Copyright 2021-2023 Lawrence Livermore National Security, LLC and other MuyGPyS Project Developers. See the top-level COPYRIGHT file for details.

SPDX-License-Identifier: MIT

# Deep Kernels with MuyGPs in PyTorch Tutorial

In this tutorial, we outline how to construct a simple deep kernel model using the PyTorch implementation of MuyGPs.


In [None]:
from MuyGPyS import config
config.update("muygpys_backend","torch")

In [None]:
import numpy as np
import torch

We use the MNIST classification problem as a benchmark. We will use the deep kernel MuyGPs model to classify images of handwritten digits between 0 and 9. We will use a fully-connected architecture, meaning we will have to vectorize each image prior to training. We download the training and testing data using the torchvision.datasets API.

In [None]:
import torchvision
import os
from torch.nn.functional import one_hot
root = './data'
if not os.path.exists(root):
    os.mkdir(root)
    
# Download and transform MNIST dataset    
    
trans = torchvision.transforms.Compose([torchvision.transforms.ToTensor(), torchvision.transforms.Normalize((0.5,),(1.0,))])
train_set = torchvision.datasets.MNIST(root=root,train=True,transform=trans,download=True)
test_set = torchvision.datasets.MNIST(root=root,train=False,transform=trans,download=True)

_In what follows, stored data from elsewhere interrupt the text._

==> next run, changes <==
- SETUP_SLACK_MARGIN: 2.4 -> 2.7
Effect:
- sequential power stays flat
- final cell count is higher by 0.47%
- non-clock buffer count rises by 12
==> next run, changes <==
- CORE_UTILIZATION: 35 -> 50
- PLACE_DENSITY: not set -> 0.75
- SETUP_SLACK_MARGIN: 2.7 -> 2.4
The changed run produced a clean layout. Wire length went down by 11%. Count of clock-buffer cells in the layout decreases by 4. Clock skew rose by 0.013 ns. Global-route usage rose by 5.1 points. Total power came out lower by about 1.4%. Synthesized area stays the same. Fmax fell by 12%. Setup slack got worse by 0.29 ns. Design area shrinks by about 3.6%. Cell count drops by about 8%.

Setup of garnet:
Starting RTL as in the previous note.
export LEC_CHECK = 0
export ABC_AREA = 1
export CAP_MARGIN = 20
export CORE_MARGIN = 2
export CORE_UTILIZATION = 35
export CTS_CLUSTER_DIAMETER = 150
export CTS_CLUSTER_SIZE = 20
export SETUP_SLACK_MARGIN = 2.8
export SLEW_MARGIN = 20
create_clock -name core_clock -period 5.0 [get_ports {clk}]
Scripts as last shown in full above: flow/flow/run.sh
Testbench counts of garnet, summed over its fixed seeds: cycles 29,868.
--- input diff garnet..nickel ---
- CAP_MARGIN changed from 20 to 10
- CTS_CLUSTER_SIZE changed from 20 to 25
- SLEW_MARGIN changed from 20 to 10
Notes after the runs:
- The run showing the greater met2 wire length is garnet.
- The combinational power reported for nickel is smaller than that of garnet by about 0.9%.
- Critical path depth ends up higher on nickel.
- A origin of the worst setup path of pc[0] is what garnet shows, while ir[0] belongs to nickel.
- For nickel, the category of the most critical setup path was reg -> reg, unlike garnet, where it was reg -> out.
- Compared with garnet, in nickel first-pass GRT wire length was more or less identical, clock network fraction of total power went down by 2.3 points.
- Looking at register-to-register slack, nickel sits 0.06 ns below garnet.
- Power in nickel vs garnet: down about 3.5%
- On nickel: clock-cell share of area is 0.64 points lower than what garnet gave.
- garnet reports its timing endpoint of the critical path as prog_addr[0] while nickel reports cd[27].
What follows belongs to an exercise in optimizing a design on an open flow for small area and a short achievable clock period; a production flow would make more cautious choices. Function was checked by simulation only, so behaviour that the tests miss may differ from the original.

Design umps_disk, start of the top module:
module umps_disk (
    input  wire        clk,
    input  wire        rst,           
    input  wire [7:0]  clock_rate,    
    input  wire [15:0] cyls,          
    input  wire [7:0]  heads,         
    input  wire [7:0]  sects,         
    input  wire [15:0] rot_time,      
    input  wire [11:0] seek_time,     
    input  wire [6:0]  data_pct,      
    input  wire [3:0]  dma_ticks,     
    input  wire        tick,          
    input  wire [31:0] tod_lo,        
    input  wire        req_valid,
    input  wire        req_write,
    input  wire [2:0]  req_addr,      
    input  wire [31:0] req_wdata,
    output reg         rvalid,
    output reg  [31:0] rdata,
    input  wire        working,
    input  wire        dma_out_fail,  
    input  wire        dma_in_fail,   
    output reg         dma_out,       
    output reg         dma_in,        
    output reg  [31:0] dma_addr,      
    output reg         img_valid,     
    output reg         img_write,     
    output wire [15:0] img_cyl,
    output wire [7:0]  img_head,
    output wire [7:0]  img_sect,
    output wire        ip             
);
    function [32:0] f_sub;
        input [31:0] a;
        input [31:0] b;
        integer i;
        reg br;
        reg [31:0] d;
        begin
            br = 1'b0;
            for (i = 0; i < 32; i = i + 1) begin
                d[i] = a[i] ^ b[i] ^ br;
                br   = (~a[i] & b[i]) | (~(a[i] ^ b[i]) & br);
            end
            f_sub = {br, d};
        end
    endfunction
    function [32:0] f_add;
        input [31:0] a;
        input [31:0] b;
        input        ci;
        integer i;
        reg c;
        reg [31:0] s;
        begin
            c = ci;
            for (i = 0; i < 32; i = i + 1) begin
                s[i] = a[i] ^ b[i] ^ c;
                c    = (a[i] & b[i]) | ((a[i] ^ b[i]) & c);
            end
            f_add = {c, s};
        end
    endfunction
    function [31:0] f_dec;
        input [31:0] a;
        integer i;
        reg z;
        begin
            z = 1'b1;
            for (i = 0; i < 32; i = i + 1) begin
                f_dec[i] = a[i] ^ z;
                z = z & ~a[i];
            end
        end
    endfunction
    function [31:0] f_inc;
        input [31:0] a;
  ...
For scale: ~260 I/O pins, about 0.070 mm2 of cells after synthesis.
export LEC_CHECK = 0
export CAP_MARGIN = 20
export CORE_MARGIN = 2
export CORE_UTILIZATION = 40
export SLEW_MARGIN = 20
create_clock -name core_clock -period 260.0 [get_ports {clk}]
run.sh (not shown) runs the stock make flow with config.mk's settings and CLKGATE_MAP_FILE= SYNTH_SCRIPT=/design/flow/synth_recipe.tcl, a recipe that flattens the netlist after the stock synthesis.
The starting point passed the timing, design-rule and antenna checks.
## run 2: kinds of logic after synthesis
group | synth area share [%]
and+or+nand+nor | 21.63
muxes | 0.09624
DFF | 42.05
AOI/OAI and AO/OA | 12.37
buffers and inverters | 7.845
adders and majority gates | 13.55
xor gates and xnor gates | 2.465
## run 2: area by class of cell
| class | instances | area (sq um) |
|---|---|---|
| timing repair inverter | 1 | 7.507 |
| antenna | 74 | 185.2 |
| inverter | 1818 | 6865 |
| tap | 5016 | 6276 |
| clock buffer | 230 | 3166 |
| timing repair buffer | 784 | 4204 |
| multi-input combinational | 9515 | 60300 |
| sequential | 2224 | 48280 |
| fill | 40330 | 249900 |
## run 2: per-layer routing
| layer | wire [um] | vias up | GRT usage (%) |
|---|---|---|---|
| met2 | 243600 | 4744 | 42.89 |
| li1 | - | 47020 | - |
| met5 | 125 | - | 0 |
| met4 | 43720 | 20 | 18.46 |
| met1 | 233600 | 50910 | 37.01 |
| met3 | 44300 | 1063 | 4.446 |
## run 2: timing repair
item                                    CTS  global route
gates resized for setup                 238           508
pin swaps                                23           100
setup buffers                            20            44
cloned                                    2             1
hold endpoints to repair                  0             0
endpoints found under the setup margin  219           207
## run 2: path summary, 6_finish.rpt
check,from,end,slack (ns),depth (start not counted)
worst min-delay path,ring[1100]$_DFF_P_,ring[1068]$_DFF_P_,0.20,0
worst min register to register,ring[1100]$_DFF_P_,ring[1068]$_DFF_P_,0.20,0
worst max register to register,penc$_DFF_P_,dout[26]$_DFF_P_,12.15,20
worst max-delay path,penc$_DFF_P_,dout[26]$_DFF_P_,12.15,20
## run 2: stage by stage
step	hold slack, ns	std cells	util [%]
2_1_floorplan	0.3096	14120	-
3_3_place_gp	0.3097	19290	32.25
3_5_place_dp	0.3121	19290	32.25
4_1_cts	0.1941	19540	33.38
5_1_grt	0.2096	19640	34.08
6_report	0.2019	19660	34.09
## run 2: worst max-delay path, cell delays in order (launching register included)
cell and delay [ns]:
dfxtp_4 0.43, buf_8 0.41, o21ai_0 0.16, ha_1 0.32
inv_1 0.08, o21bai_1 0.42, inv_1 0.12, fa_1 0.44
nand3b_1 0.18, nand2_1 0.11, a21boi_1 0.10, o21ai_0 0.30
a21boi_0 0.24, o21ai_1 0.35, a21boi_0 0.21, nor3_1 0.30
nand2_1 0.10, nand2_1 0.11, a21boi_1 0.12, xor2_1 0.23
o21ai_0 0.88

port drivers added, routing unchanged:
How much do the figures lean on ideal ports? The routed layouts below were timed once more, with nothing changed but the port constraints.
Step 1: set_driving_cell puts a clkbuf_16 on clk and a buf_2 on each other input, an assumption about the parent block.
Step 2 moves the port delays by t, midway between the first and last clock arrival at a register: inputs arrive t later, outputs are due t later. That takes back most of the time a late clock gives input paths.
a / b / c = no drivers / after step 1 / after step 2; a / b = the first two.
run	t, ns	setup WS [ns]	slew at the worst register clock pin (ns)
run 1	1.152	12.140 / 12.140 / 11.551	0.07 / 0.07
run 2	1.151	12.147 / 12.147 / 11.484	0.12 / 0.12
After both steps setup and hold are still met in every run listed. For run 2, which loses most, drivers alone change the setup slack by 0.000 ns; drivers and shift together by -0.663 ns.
Context: an optimization exercise on an open-source flow, tuned for a short achievable clock period and few clock cycles. The choices shown serve that exercise and are no tape-out recipe.
In this exercise RTL edits were held to simulation tests only and were not proved equivalent to the original.
Power and IR drop assume default switching activity.

==> run a: inputs <==
==> flow/design.v <==
module beebc_decoder (
    input  wire [3:0] opcode,
    output wire       is_lda,
    output wire       is_alu,    
    output wire       is_sub,
    output wire       is_sta,
    output wire       is_ldi,
    output wire       is_jmp,
    output wire       is_jc,
    output wire       is_jz,
    output wire       is_out,
    output wire       is_hlt
);
    assign is_lda = (opcode == 4'd1);
    assign is_alu = (opcode == 4'd2) | (opcode == 4'd3);
    assign is_sub = (opcode == 4'd3);
    assign is_sta = (opcode == 4'd4);
    assign is_ldi = (opcode == 4'd5);
    assign is_jmp = (opcode == 4'd6);
    assign is_jc  = (opcode == 4'd7);
    assign is_jz  = (opcode == 4'd8);
    assign is_out = (opcode == 4'd14);
    assign is_hlt = (opcode == 4'd15);
endmodule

# Ten Different Digits, 60,000 training samples, 10,000 test samples, 784 features

num_classes = 10
num_train_samples = 60000
num_test_samples = 10000
num_features = 784


# Construct training and test data feature tensors. Vectorize the images of digits and one-hot encode the classes.

train_features = torch.zeros((num_train_samples,num_features))
train_responses = torch.zeros((num_train_samples,num_classes))

for i in range(num_train_samples):
    train_features[i,:] = train_set[i][0].flatten()
    train_responses[i,:] = one_hot(torch.tensor(train_set[i][1]).to(torch.int64),num_classes=num_classes)


test_features = torch.zeros((num_test_samples,num_features))
test_responses = torch.zeros((num_test_samples,num_classes))

for i in range(num_test_samples):
    test_features[i,:] = test_set[i][0].flatten()
    test_responses[i,:] = one_hot(torch.tensor(test_set[i][1]).to(torch.int64),num_classes=num_classes)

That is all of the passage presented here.